*WHAT THE TASK REQUIRES*. Reproduce each line below with no alterations.
********
<file path="config.mk">
export PLATFORM = sky130hd
export DESIGN_NAME = sqrt_scheduler
export DESIGN_NICKNAME = d
export VERILOG_FILES = /design/src/rtl/sqrt_scheduler.sv
export SDC_FILE = /design/constraint.sdc
export NUM_CORES = 1
export LEC_CHECK = 0
export ABC_AREA = 1
export CAP_MARGIN = 40
export CORE_MARGIN = 2
export CORE_UTILIZATION = 46
export DETAILED_ROUTE_END_ITERATION = 6
export GPL_TIMING_DRIVEN = 0
export PLACE_DENSITY = 0.92
export SLEW_MARGIN = 20
export SYNTH_ARGS = -nofsm -noshare
export SYNTH_HDL_FRONTEND = slang
export SYNTH_SLANG_ARGS = --single-unit
</file>
<file path="constraint.sdc">
create_clock -name clk -period 6.7 [get_ports clk]
set_clock_uncertainty 0.05 [all_clocks]
set_input_delay 1.005 -clock clk [delete_from_list [all_inputs] [get_ports clk]]
set_output_delay 1.005 -clock clk [all_outputs]
set_load 0.03 [all_outputs]
</file>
********
*ANSWER TO THE EXERCISE*.
<file path="config.mk">
export PLATFORM = sky130hd
export DESIGN_NAME = sqrt_scheduler
export DESIGN_NICKNAME = d
export VERILOG_FILES = /design/src/rtl/sqrt_scheduler.sv
export SDC_FILE = /design/constraint.sdc
export NUM_CORES = 1
export LEC_CHECK = 0
export ABC_AREA = 1
export CAP_MARGIN = 40
export CORE_MARGIN = 2
export CORE_UTILIZATION = 46
export DETAILED_ROUTE_END_ITERATION = 6
export GPL_TIMING_DRIVEN = 0
export PLACE_DENSITY = 0.92
export SLEW_MARGIN = 20
export SYNTH_ARGS = -nofsm -noshare
export SYNTH_HDL_FRONTEND = slang
export SYNTH_SLANG_ARGS = --single-unit
</file>
<file path="constraint.sdc">
create_clock -name clk -period 6.7 [get_ports clk]
set_clock_uncertainty 0.05 [all_clocks]
set_input_delay 1.005 -clock clk [delete_from_list [all_inputs] [get_ports clk]]
set_output_delay 1.005 -clock clk [all_outputs]
set_load 0.03 [all_outputs]
</file>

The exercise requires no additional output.